◆ What you will do: Please reproduce verbatim the lines below, from the first through the one with "met3: 18800 / 812 / 4.40 / 6.5".

++++ Provided data

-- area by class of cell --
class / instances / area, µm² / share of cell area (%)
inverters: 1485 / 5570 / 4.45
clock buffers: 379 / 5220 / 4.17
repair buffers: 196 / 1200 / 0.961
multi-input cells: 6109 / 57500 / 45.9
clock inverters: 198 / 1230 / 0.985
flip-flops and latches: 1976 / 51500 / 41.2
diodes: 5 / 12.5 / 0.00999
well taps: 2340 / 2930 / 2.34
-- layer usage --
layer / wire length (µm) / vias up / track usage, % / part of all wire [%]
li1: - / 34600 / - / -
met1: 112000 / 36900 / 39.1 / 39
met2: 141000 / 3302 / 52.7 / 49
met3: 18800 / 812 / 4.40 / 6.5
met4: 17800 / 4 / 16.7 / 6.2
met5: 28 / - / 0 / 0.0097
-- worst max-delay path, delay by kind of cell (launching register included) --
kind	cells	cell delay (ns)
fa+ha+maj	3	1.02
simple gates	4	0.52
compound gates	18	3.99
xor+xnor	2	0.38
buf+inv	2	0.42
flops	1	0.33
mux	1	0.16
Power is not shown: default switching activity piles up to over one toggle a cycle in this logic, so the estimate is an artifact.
==> src/rtl/thrq_pkg.sv <==
// ----------------------------------------------------------------------------
// thrq_pkg
// Shared types, codes and arithmetic helpers of the terrain height ray query.
// ----------------------------------------------------------------------------
package thrq_pkg;

	// operation codes of a request
	localparam logic [1:0] OP_CLEAR = 2'd0;
	localparam logic [1:0] OP_LOAD  = 2'd1;
	localparam logic [1:0] OP_QUERY = 2'd2;

	// register indexes on the configuration port
	localparam logic [1:0] REG_START   = 2'd0;
	localparam logic [1:0] REG_MAXDIST = 2'd1;
	localparam logic [1:0] REG_DETTHR  = 2'd2;
	localparam int unsigned ADDR_W = 4;

	// datapath widths
	localparam int unsigned EDGE_W = 33;   // vertex differences
	localparam int unsigned PROD_W = 66;   // edge products, det, u, v, cross terms
	localparam int unsigned TSUM_W = 100;  // scaled distance numerator
	localparam int unsigned REM_W  = 96;   // divider remainder
	localparam int unsigned DIV_W  = 65;   // divider operand, |det|
	localparam int unsigned QUO_W  = 31;   // unsigned Q15.16 distance

	// reset values of the registers
	localparam logic signed [31:0] START_RST = 32'sd65536000;
	localparam logic [30:0] MAXDIST_RST      = 31'd131072000;
	localparam logic [30:0] DETTHR_RST       = 31'd1;

	typedef logic signed [31:0] coord_t;

	typedef struct packed {
		coord_t x0; coord_t y0; coord_t z0;
		coord_t x1; coord_t y1; coord_t z1;
		coord_t x2; coord_t y2; coord_t z2;
	} tri_t;

	typedef struct packed {
		coord_t min_x;
		coord_t max_x;
		coord_t min_z;
		coord_t max_z;
	} bnd_t;

	typedef struct packed {
		logic signed [31:0] start_height;
		logic [30:0]        max_dist;
		logic [30:0]        det_thr;
	} cfg_t;

	// pipeline slot: a live triangle, and the end-of-walk marker
	typedef struct packed {
		logic vld;
		logic last;
	} tag_t;

	function automatic logic signed [EDGE_W-1:0] sext33(input logic signed [31:0] v);
		sext33 = {v[31], v};
	endfunction

	function automatic logic signed [PROD_W-1:0] mul33(input logic signed [EDGE_W-1:0] a,
	                                                   input logic signed [EDGE_W-1:0] b);
		mul33 = PROD_W'(a) * PROD_W'(b);
	endfunction

	// signed by unsigned partial product
	function automatic logic signed [PROD_W-1:0] mulsu(input logic signed [EDGE_W-1:0] a,
	                                                   input logic [EDGE_W-1:0] b);
		mulsu = PROD_W'(a) * $signed({33'd0, b});
	endfunction

endpackage

==> src/rtl/thrq_apb_regs.sv <==
// ----------------------------------------------------------------------------
// thrq_apb_regs
// Configuration registers behind an APB-style port.
// ----------------------------------------------------------------------------
module thrq_apb_regs (
	input  logic                        clk,
	input  logic                        arst_n,
	input  logic                        psel,
	input  logic                        penable,
	input  logic                        pwrite,
	input  logic [thrq_pkg::ADDR_W-1:0] paddr,
	input  logic [31:0]                 pwdata,
	output logic [31:0]                 prdata,
	output logic                        pready,
	output thrq_pkg::cfg_t              cfg
);
	import thrq_pkg::*;

	cfg_t cfg_q;
	logic wr_en;

	assign pready = 1'b1;
	assign wr_en  = psel && penable && pwrite;

	// register writes
	always_ff @(posedge clk or negedge arst_n) begin
		if (!arst_n) begin
			cfg_q.start_height <= START_RST;
			cfg_q.max_dist     <= MAXDIST_RST;
			cfg_q.det_thr      <= DETTHR_RST;
		end else if (wr_en) begin
			case (paddr[3:2])
				REG_START:   cfg_q.start_height <= $signed(pwdata);
				REG_MAXDIST: cfg_q.max_dist     <= pwdata[30:0];
				REG_DETTHR:  cfg_q.det_thr      <= pwdata[30:0];
				default: ;
			endcase
		end
	end

	// read mux
	always_comb begin
		case (paddr[3:2])
			REG_START:   prdata = cfg_q.start_height;
			REG_MAXDIST: prdata = {1'b0, cfg_q.max_dist};
			REG_DETTHR:  prdata = {1'b0, cfg_q.det_thr};
			default:     prdata = '0;
		endcase
	end

	assign cfg = cfg_q;

endmodule

==> config.mk <==
export PLATFORM = sky130hd
export DESIGN_NAME = thrq_apb_regs
export DESIGN_NICKNAME = d
export VERILOG_FILES = /design/src/rtl/thrq_pkg.sv /design/src/rtl/thrq_apb_regs.sv
export SDC_FILE = /design/constraint.sdc
export NUM_CORES = 1
export LEC_CHECK = 0
export BUFFER_PORTS_ARGS = -buffer_cell sky130_fd_sc_hd__clkbuf_2
export CORE_UTILIZATION = 45
export CTS_CLUSTER_SIZE = 16
export DETAILED_ROUTE_END_ITERATION = 16
export GPL_ROUTABILITY_DRIVEN = 1
export PLACE_DENSITY_LB_ADDON = 0.15
export SLEW_MARGIN = 20
export SYNTH_ARGS = -nofsm -noshare
export SYNTH_HDL_FRONTEND = slang
export SYNTH_SLANG_ARGS = --single-unit
==> constraint.sdc <==
create_clock -name clk -period 1.2 [get_ports clk]
set_input_delay 0.12 -clock clk [delete_from_list [all_inputs] [get_ports clk]]
set_output_delay 0.12 -clock clk [all_outputs]
set_load 0.05 [all_outputs]
==> reports/results.env <==
CORE_AREA_UM2=9240
SYNTHDISTINCTLIBCELLS=18
SYNTH_WARNINGS=0
SETUP_VIOL=52
SLEW_HEADROOM_PCT=63.8
VIASPERCELL=5.30
CTS_TREE='built'
LAYOUT_COMMON_CELLS='sky130_fd_sc_hd__mux2_2, sky130_fd_sc_hd__clkbuf_2, sky130_fd_sc_hd__buf_8, sky130_fd_sc_hd__buf_6, sky130_fd_sc_hd__dfrtp_2'
NUM_IO_PINS=168
NETLIST_INSTANCES=309
DRTANTENNAVIOLNETS=0
FINAL_NET_COUNT=584
PLACE.DETAILED.HPWL_UM=7810
ANTENNA_CELLS=0
WORST_SLEW_PIN_SLEW_NS=0.543
VIAS=3586
VIOLATIONS_IN_THE_FINAL_REPORTS='setup timing'
MAXCAPVIOLATIONS=0
LAYOUT_SETUP_WS_NS=-0.241
CRIT_PATH_TIME_FINAL_NS=1.44
TIMING.CRITICAL_PATH.SLOWEST_CELL_DELAY_NS=0.57
MAXUSEDROUTINGLAYER='met4'
TOTAL_ROUTING_USAGE_GR_PCT=27.4
CRIT_TYPE='register to output pin'
CLOCK_POWER_SHARE_PCT=14.4
FIN_TOTAL_PWR_mW=17.0
FINAL_LAYOUT_SIZE_SUFFIX_GT1_SHARE_PCT=87.2
PORT_BUFFERS=164
N_FILL_CELL=379
WL_MET3_UM=677
SEQUENTIAL_AREA_UM2=2430
CLKTRANSATPATHREGS_NS=0.10
YOSYS_REGISTER_BITS=94
LEAKAGEPOWER_nW=3.62
WL_UM=14700
SYN_AREA_PER_CELL_UM2=13.9
LAYOUT_COMMONEST_CELL='sky130_fd_sc_hd__mux2_2'
FLOW.AREA_GROWTH_FROM_SYNTHESIS_PCT=88.6
FINAL_SLEW_VIOLATIONS=0
P_SWITCHING_mW=7.35
ROUTE.DETAILED.WL_PER_INST_UM=21.7
FIRST_ITER_VIOLATIONS=90
MAPPEDNETLISTAREA_UM2=4300
SLOWEST_STAGE_CELL_ON_THE_CRITICAL_PATH='sky130_fd_sc_hd__dfstp_2'
FLOORPLAN.INITIALDENSITY_PCT=46.5
DIE_WIDTH_UM=99.8
FINAL_CELL_AREA_UM2=8110
CTS_MAX_PATH_BUFFERS=2
CRIT_PATH_END_KIND='output pin'
GRT_SETUP_UNREPAIRED='yes'
CLOCK_LATENCY_NS=0.35
INTPOWER_mW=9.63
GR-TOTAL-OVERFLOW=0
MULTI_INPUT_COMB_AREA_UM2=2500
SEQPWRFRAC_PCT=29.1
DRC=0
LARGEST_REGISTER_FFS=94
DIE_AREA_UM2=9950
TRITONCTS.NUM_BUFFERS=9
CTS_ROOT_BUF='sky130_fd_sc_hd__clkbuf_8'
VDD_DROP_MAX_mV=1.29
FMAX_MHz=694
POWER.DENSITY_CELL_AREA_nW_PER_UM2=2090
SYNTH-SEQ-AREA-SHARE_PCT=55.1
CTS.SINKS=94
MIN_PATH_TYPE='input port to register'
GP_CONGESTION=0.732
TIMING.CRITICAL_PATH.FROM_TYPE='register'
POST-ROUTE-PERIOD-UTIL_PCT=120
P_COMB_SHARE_PCT=56.6
FIN_SETUP_TNS_NS=-6.40
DETAILEDROUTE.FIRSTPASSITERATIONCOUNT=4
HOLD_VIOLATIONS=0
MET2ROUTEDLENGTH_UM=8020
FP-ROW-COUNT=35
PATH_CELLS='mux2i_4 > o21ai_4 > buf_12'
PLACEMENT.CELL_AREA_UM2=5920
GRT_FIRST_PASS_WIRELENGTH_UM=20800
VIAS_IN_THE_FIRST_GLOBAL_ROUTE=3800
DRT-MET1-WL_UM=5570
PIN_COUNT_OF_THE_BIGGEST_NET_ENTERING_GLOBAL_ROUTING=54
STATUS='finished with violations'
WORST_EP_REQUIRED_NS=1.08
FINAL.SETUP_SKEW_NS=0
WORSTPATHARRIVAL_NS=1.32
CRIT_PATH_MAX_FO=2
CTS-HTREE-LEVELS=3
FLOORPLAN.DIE.HEIGHT_UM=99.8
ANTENNA_FOUND_INITIAL=0
POWER.SWITCHING_FRACTION_PCT=43.3
POSTSYNTHNETCOUNT=350
[per-stage QoR]
stage	setup WS, ns	std cells	hold slack [ns]	util, %
floorplan	-0.114	309	-0.176	-
global placement	-0.234	605	0.119	64.1
detailed placement	-0.260	605	0.118	64.1
CTS	-0.258	666	0.00446	82.5
global route	-0.297	677	0.00450	87.8
finish	-0.241	677	0.0164	87.8
[repair_timing]
item                       4_1_cts  5_1_grt
gates resized for setup        221      163
gates cloned                     0        0
setup endpoints to repair       45      100
hold endpoints to repair        90        0
pin swaps                       14        9
setup buffers                   43       17
hold buffers                     2        0
[cell families after synthesis]
group                  Yosys count  share of synthesized area (%)
buffers and inverters           21                           2.91
muxes                          125                           34.4
AOI/OAI and AO/OA               31                           3.61
DFF                             94                           55.1
and+or+nand+nor                 37                           3.87
other                            1                         0.0872
[path summary, 6_finish.rpt]
path,start,endpoint,slack (ns),depth (start not counted)
setup / recovery,cfg[85]$_DFFE_PN1P_,prdata[23],-0.24,3
hold / removal,pwdata[2],cfg[33]$_DFFE_PN0P_,0.02,2
setup reg to reg,cfg[9]$_DFFE_PN0P_,cfg[9]$_DFFE_PN0P_,0.15,3
hold reg to reg,cfg[33]$_DFFE_PN0P_,cfg[33]$_DFFE_PN0P_,0.53,1
max in group asynchronous,arst_n,cfg[54]$_DFFE_PN1P_,0.58,3
min in group asynchronous,arst_n,cfg[66]$_DFFE_PN0P_,0.28,3
[power groups by stage]
stage,clock network (mW),logic (mW),registers [mW]
after floorplan,0,2.31,7.27
after global placement,0,6.33,4.71
after detailed placement,0,6.40,4.75
after CTS,2.45,8.65,4.74
after global routing,2.62,9.89,5.01
final,2.44,9.60,4.93
[cells in the mapped netlist]
cell	instances	share of area, %
sky130_fd_sc_hd__dfrtp_1	81	47
sky130_fd_sc_hd__mux2_2	60	16
sky130_fd_sc_hd__mux2i_1	31	7.2
sky130_fd_sc_hd__nand2_1	31	2.7
sky130_fd_sc_hd__o21ai_0	31	3.6
sky130_fd_sc_hd__mux2_4	30	10
sky130_fd_sc_hd__dfstp_2	13	7.9
sky130_fd_sc_hd__buf_2	10	1.2
sky130_fd_sc_hd__clkbuf_1	6	0.52
sky130_fd_sc_hd__buf_6	4	1.0
sky130_fd_sc_hd__mux2_1	4	1.0
sky130_fd_sc_hd__nor3b_2	2	0.58
sky130_fd_sc_hd__buf_4	1	0.17
sky130_fd_sc_hd__conb_1	1	0.087
sky130_fd_sc_hd__nand3_1	1	0.12
sky130_fd_sc_hd__nor2b_1	1	0.15
sky130_fd_sc_hd__nor3b_1	1	0.17
sky130_fd_sc_hd__or3_1	1	0.15
[routing by layer]
| metal | track usage (%) | up-vias |
|---|---|---|
| li1 | - | 1568 |
| met1 | 33.1 | 1852 |
| met2 | 49.1 | 135 |
| met3 | 5.90 | 31 |
| met4 | 8.14 | 0 |
| met5 | 0 | - |
[area by class of cell]
| class | count | share of cell area [%] |
|---|---|---|
| Sequential cell | 94 | 30.0 |
| Clock buffer | 10 | 1.70 |
| Clock inverter | 6 | 1.13 |
| Timing Repair Buffer | 244 | 34.4 |
| Tap cell | 129 | 1.99 |
| Multi-Input combinational cell | 194 | 30.8 |
[worst max-delay path, delay by kind of cell (launching register included)]
| kind | cells | cell delay [ns] |
|---|---|---|
| mux | 1 | 0.07 |
| compound gates | 1 | 0.18 |
| flops | 1 | 0.57 |
| buf+inv | 1 | 0.16 |
Note: power is estimated with default switching activity, not from simulation.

++++++++

◆ Answer to this task:
-- area by class of cell --
class / instances / area, µm² / share of cell area (%)
inverters: 1485 / 5570 / 4.45
clock buffers: 379 / 5220 / 4.17
repair buffers: 196 / 1200 / 0.961
multi-input cells: 6109 / 57500 / 45.9
clock inverters: 198 / 1230 / 0.985
flip-flops and latches: 1976 / 51500 / 41.2
diodes: 5 / 12.5 / 0.00999
well taps: 2340 / 2930 / 2.34
-- layer usage --
layer / wire length (µm) / vias up / track usage, % / part of all wire [%]
li1: - / 34600 / - / -
met1: 112000 / 36900 / 39.1 / 39
met2: 141000 / 3302 / 52.7 / 49
met3: 18800 / 812 / 4.40 / 6.5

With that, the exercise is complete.